[RFC] Expression compiler #7

ryzhyk · 2021-09-20T22:13:13Z

Intro

This RFC focuses on efficient compilation of the DDlog-2 expression language
(i.e., the non-relational subset of the language). Our language design choices,
as well as the choice of the backends we want to support, affect the complexity
(and feasibility) of building an efficient compiler.

Here is the expression language design we've discussed so far:

Syntactically, our expression language is a subset of Rust.
Semantically, it is a pure functional language with pass-by-value semantics
(unless we allow mut variables), i.e., copying a variable to another variable
or field, or passing it as an argument to a function is semantically equivalent
to creating a copy of its value.
Our primary target is Rust, hence we cannot rely on a garbage collector for
automatic memory management (all we have is (1) Rust's ownership model and (2)
limited forms of GC that can be implemented as libraries, e.g., reference
counters).

To the best of my knowledge, the combination of 2 and 3 is unique: functional
languages typically use full-fledged mark-and-sweep GC. The only language I
know that relies on reference counting for GC is Swift, and Swift is
pass-by-reference, not pass-by-value (to be more precise, Swift has struct's
that are not reference counted and are pass-by-value, and classes, which are
reference counted and are pass-by-reference). "Unique" is not a good thing in
this case, I'd rather rely on a well-understood technology, but our requirements
seem to dictate these choices.

So we need compiler + runtime design that implements pass-by-value semantics,
supports automatic memory management, and avoids actual cloning as much as
possible. We discuss a few strawman designs below. A practical solution may
combine more than one of these designs.

Strawman designs

Design 1: wrap all objects in a refcount

The compiler wraps all data types, except primitive types, in a reference
counted pointer. If we want to support mut variables, we probably want to use
a reference counter with copy-on-write support, so that copying is O(1) even
if the value may get mutated later. In addition, the compiler can perform data
flow analysis to avoid incrementing/decrementing the counter when possible.

Pros:

Minimizes cloning.

Cons:

Wastes memory and CPU to store and update a reference counter with each
object.
Even small objects must be heap-allocated. This alone can kill the
performance.

Design 2: Let the user decide

With this approach the user annotates each type to tell the compiler whether
they want it wrapped in a reference counter or not. In Swift, for example, the
class keyword generates a reference-counted type, while structs and tuples are
not reference counted.

Pros:

The user can make optimial decisions based on domain-specific knowledge that
is not available to the compiler.

Cons:

In practice, most users won't know how to decide.
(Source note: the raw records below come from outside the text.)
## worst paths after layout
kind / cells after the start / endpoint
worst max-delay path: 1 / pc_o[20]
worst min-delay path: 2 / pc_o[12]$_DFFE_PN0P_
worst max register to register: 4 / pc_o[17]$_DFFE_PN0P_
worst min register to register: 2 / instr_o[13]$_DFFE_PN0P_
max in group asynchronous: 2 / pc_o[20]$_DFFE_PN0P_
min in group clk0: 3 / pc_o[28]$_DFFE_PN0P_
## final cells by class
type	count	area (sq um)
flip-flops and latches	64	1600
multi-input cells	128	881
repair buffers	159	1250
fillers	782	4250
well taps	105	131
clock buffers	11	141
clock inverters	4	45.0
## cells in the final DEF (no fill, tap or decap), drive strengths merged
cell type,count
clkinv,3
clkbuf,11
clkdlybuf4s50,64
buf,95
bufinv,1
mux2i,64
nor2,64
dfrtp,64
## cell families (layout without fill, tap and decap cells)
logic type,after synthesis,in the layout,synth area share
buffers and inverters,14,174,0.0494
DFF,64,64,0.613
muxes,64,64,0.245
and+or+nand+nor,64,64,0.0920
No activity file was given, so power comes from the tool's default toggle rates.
==> design/flow/design.v <==
module Data_Memory
(
    clk_i, 
    addr_i, 
    MemRead_i,
    MemWrite_i,
    data_i,
    data_o
);
input               clk_i;
input   [31:0]      addr_i;
input               MemRead_i;
input               MemWrite_i;
input   [31:0]      data_i;
output  [31:0]      data_o;
reg signed    [31:0]     memory  [0:1023];
assign  data_o = MemRead_i? memory[addr_i >> 2] : 0;
always @ (posedge clk_i) begin
    if (MemWrite_i) begin
        memory[addr_i >> 2] <= data_i;
    end
end
endmodule
==> design/flow/run.sh <==
#!/bin/bash
# OpenROAD 26Q1-2900-gdf79404cd8, Yosys 0.63+post, stock flow scripts
make -C /OpenROAD-flow-scripts/flow DESIGN_CONFIG=/design/flow/config.mk WORK_HOME=/design/flow/orfs finish
==> design/flow/config.mk <==
export PLATFORM = sky130hd
export DESIGN_NAME = Data_Memory
export DESIGN_NICKNAME = Data_Memory
export VERILOG_FILES = /design/flow/design.v
export SDC_FILE = /design/flow/constraint.sdc
export NUM_CORES = 4
export LEC_CHECK = 1
export CORE_UTILIZATION = 30
export SYNTH_MEMORY_MAX_BITS = 65536
==> design/flow/constraint.sdc <==
current_design Data_Memory

set clk_period 188.0
set clk_io_pct 0.2

create_clock -name clk0 -period $clk_period [get_ports {clk_i}]

set non_clock_inputs [all_inputs -no_clocks]
set_input_delay [expr $clk_period * $clk_io_pct] -clock clk0 $non_clock_inputs
set_output_delay [expr $clk_period * $clk_io_pct] -clock clk0 [all_outputs]
==> impl_summary.log <==
[report] implementation figures
INFO  metric vias = 639.6k
INFO  metric finalSetupViolations = 0
INFO  metric dr.first_iter.drc_count = 44.58k
INFO  metric max_cap_viol_count = 0
INFO  metric cts-hold-fix-buffers = 0
INFO  metric h-tree-depth = 8
INFO  metric floorplan.die.height = 2.040 mm
INFO  metric area_growth = 15.62%
INFO  metric tightest_slew = 1.456 ns
INFO  metric placementRows = 748
INFO  metric critPathLaunchType = primary input
INFO  metric setup_slack = 100.21 ns
INFO  metric rsz_0062_raised_after_global_routing = no
INFO  metric power.density = 10.36 nW/um^2
INFO  metric tritoncts = yes
INFO  metric dp_worst_setup_slack = 100.13 ns
INFO  metric largest_registers = memory: 32768 flops
INFO  metric die_width = 2.040 mm
INFO  metric placement.io_buffers = 76
INFO  metric tool_warnings = 105
INFO  metric run_status = complete, no violations
INFO  metric routed_wire_length_per_instance = 31.03 um
INFO  metric end_kind = output pin
INFO  metric drc_errors = 0
INFO  metric synthDominantCellAreaShare = 78.96%
INFO  metric period_used_share = 46.70%
INFO  metric clock-root-buffer = clkbuf_16
INFO  metric post_cts_buffers = 0
INFO  metric layout_cell_share_with_drive_strength_beyond_1 = 17.85%
INFO  metric finalHoldViolCount = 0
INFO  metric largest_area_cell = edfxtp_1
INFO  metric postSynthCellCount = 62.46k
INFO  metric post_synth_num_cell_types = 66
INFO  metric detail_route.vias_per_cell = 5.131
INFO  metric holdCritPathClass = primary input to register
INFO  metric die_area = 4,162,000 sq um
INFO  metric clock_sink_count = 32.77k
INFO  metric post_synth_tally_of_flip_flops_with_integrated_enable = 32.77k
INFO  metric post_cts_resize_count = 0
INFO  metric cts_max_path_buffers = 6
INFO  metric ys_area = 1,246,000 sq um
INFO  metric fillerInstances = 377.4k
INFO  metric floorplan.core_area = 4,145,000 sq um
INFO  metric firstDrtPassIters = 6
INFO  metric syn-mean-instance-area = 19.95 sq um
INFO  metric postSynthSeqShare = 78.96%
INFO  metric grt-ovfl-total = 0
INFO  metric gpl.final_weighted_congestion = 0.9529
INFO  metric worstPathRequired = 150.40 ns
INFO  metric critical_path_class = primary input to output pin
INFO  metric timing.hold.worst_endpoint = memory[598][2]
INFO  metric synth.area.top_cells = edfxtp_1 (79%), mux2i_1 (8.9%), mux4_2 (4.7%)
INFO  metric tritoncts.num_buffers = 3,219
INFO  metric antenna_found_initial = 364
INFO  metric fp_util = 30.07%
INFO  metric power.ir.vdd_worst = 0.01244 mV
INFO  metric hold_path_depth = 1
INFO  metric yosysWarningCount = 1
INFO  metric grt_first_pass_wirelength = 5283 mm
INFO  metric clock_slew_seen_by_the_registers_of_the_worst_setup_and_hold_paths = 0.06 ns
INFO  metric post_synth_design_cell_area = 1,246,000 sq um
INFO  metric top_level_ports = 99
INFO  metric ys_dominant_reg_cell = edfxtp_1
INFO  metric ys_cells = 62.46k
INFO  metric fin_crit = 87.80 ns
INFO  metric max-slew-margin-rel = 2.033%
INFO  metric hpwl = 2325 mm
INFO  metric worst_ep_arrival_time = 50.20 ns
INFO  metric fin_setup_tns = 0 ns
INFO  metric first_global_vias = 671.5k
INFO  metric wl = 3869 mm
INFO  metric number_of_max_slew_violations_in_the_final_report = 0
INFO  metric register_bank_with_the_most_flops = memory
INFO  metric drtAntennaViolNets = 0
INFO  metric total_leakage_power = 0.4653 uW
INFO  metric grt_start_max_net_pins = 130
INFO  metric max_freq = 0.01139 GHz
INFO  metric min_from = data_i[2]
INFO  metric postSynthRegisterBits = 32.77k
INFO  metric proportion_of_register_bits_with_asynchronous_set_or_reset_after_synthesis = 0%
INFO  metric cp_max_fo = 72
INFO  metric largest_reg_flops = 32.77k
INFO  metric track_usage = 19.49%
[final cells by class]
cell class                      instances  area [sq um]  share of cell area [%]
Multi-Input combinational cell      25880        253200                   17.57
Clock inverter                       1831         16100                   1.118
Antenna cell                          984          2462                  0.1709
Inverter                                5         41.29                0.002866
Clock buffer                         4042         84110                   5.837
Timing Repair Buffer                 4032         32070                   2.226
Tap cell                            55130         68970                   4.787
Sequential cell                     32770        984000                   68.29
[worst max path at each step]
| stage | startpoint | endpoint | slack (ns) | cells past startpoint |
|---|---|---|---|---|
| 6_report | addr_i[3] | data_o[4] | 100.21 | 22 |
| 4_1_cts | addr_i[3] | data_o[10] | 100.13 | 22 |
| 5_1_grt | addr_i[3] | data_o[10] | 99.85 | 22 |
[placed cells by master (no fill, tap or decap), types with 168 or more instances in the layout]
cell type / instances
or4_1: 254
a22oi_1: 824
clkbuf_1: 801
o21ai_0: 379
o22ai_1: 5088
buf_4: 3848
bufinv_16: 168
diode_2: 984
nor3_1: 340
nor4_1: 944
a21oi_1: 376
clkbuf_16: 3241
clkinv_1: 916
clkinv_2: 483
nor2_4: 1038
mux2i_1: 11100
o221ai_1: 221
edfxtp_1: 32770
mux2_2: 210
mux4_2: 2578
o2111ai_1: 229
nor2_1: 312
nand2_1: 527
nand3_1: 393
[layer usage]
layer / vias up / share of wire [%] / track usage, %
li1: 267900 / - / -
met1: 318400 / 28 / 18.21
met2: 45420 / 43 / 27.09
met3: 7457 / 22 / 19.66
met4: 504 / 5.5 / 8.525
met5: - / 0.56 / 4.705
[synthesized netlist by cell type, types with 36 or more instances]
library cell / number
a21oi_1: 376
a221oi_1: 87
a22o_1: 65
a22oi_1: 824
a311oi_1: 63
a31oi_1: 101
buf_1: 273
buf_2: 1754
buf_4: 318
buf_6: 119
clkbuf_1: 1345
edfxtp_1: 32770
mux2_2: 210
mux2i_1: 11100
mux4_2: 2578
nand2_1: 592
nand3_1: 395
nand3b_1: 83
nand4_1: 165
nor2_1: 1348
nor3_1: 352
nor4_1: 992
o2111ai_1: 232
o211ai_1: 117
o21ai_0: 383
o221ai_1: 221
o22ai_1: 5090
or3_1: 36
or4_1: 255
[cell families after synthesis]
| logic type | synth area share (%) |
|---|---|
| buf+inv | 1.492 |
| flops | 78.96 |
| compound gates | 4.041 |
| simple gates | 1.744 |
| mux | 13.77 |
[per-stage QoR]
step	cell area (sq um)	power, uW	util, %	hold slack (ns)	std cells
2_1_floorplan	1246000	8515	-	37.70	62460
3_3_place_gp	1338000	8912	32.28	38.05	117800
3_5_place_dp	1338000	8918	32.28	38.06	117800
4_1_cts	1438000	14980	34.70	36.17	123700
5_1_grt	1440000	15300	34.74	36.25	124300
6_report	1441000	14930	34.76	36.25	124700
[power breakdown]
group / internal, uW / switching (uW)
combinational: 209 / 526
clock: 3400 / 2750
sequential: 8040 / 0.963
[worst max-delay path, cell delays in order]
cell and delay [ns]:
buf_16 0.36, buf_4 0.73, buf_4 0.51, buf_4 0.66
buf_4 0.75, buf_4 0.70, buf_4 0.64, buf_4 0.53
buf_4 0.64, buf_4 0.64, buf_4 0.65, buf_4 0.67
buf_4 0.72, buf_4 0.76, buf_4 0.52, mux4_2 0.37
a22oi_1 0.53, o2111ai_1 0.28, nand3b_1 0.16, a21oi_1 0.18
o41a_1 0.52, clkdlybuf4s50_1 0.47
Power is estimated from default activity; no workload was simulated.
Design 3: Let the compiler decide

The compiler can decide which types to wrap in a reference counter, e.g., based
on their size.

Pros:

Improved performance compared to Design 1.

Cons:

The compiler doesn't have enough information to make an optimal decision.
The API between native Rust and DDlog code becomes unstable, as the compiler
can arbitrarily wrap types in an Arc.

Design 4: Keep reference counters inside libraries

A copy-on-write reference counter is really just one example of a functional
data structure. Functional languages typically come with libraries that
implement many others, e.g., functional maps, sets, heaps, lists.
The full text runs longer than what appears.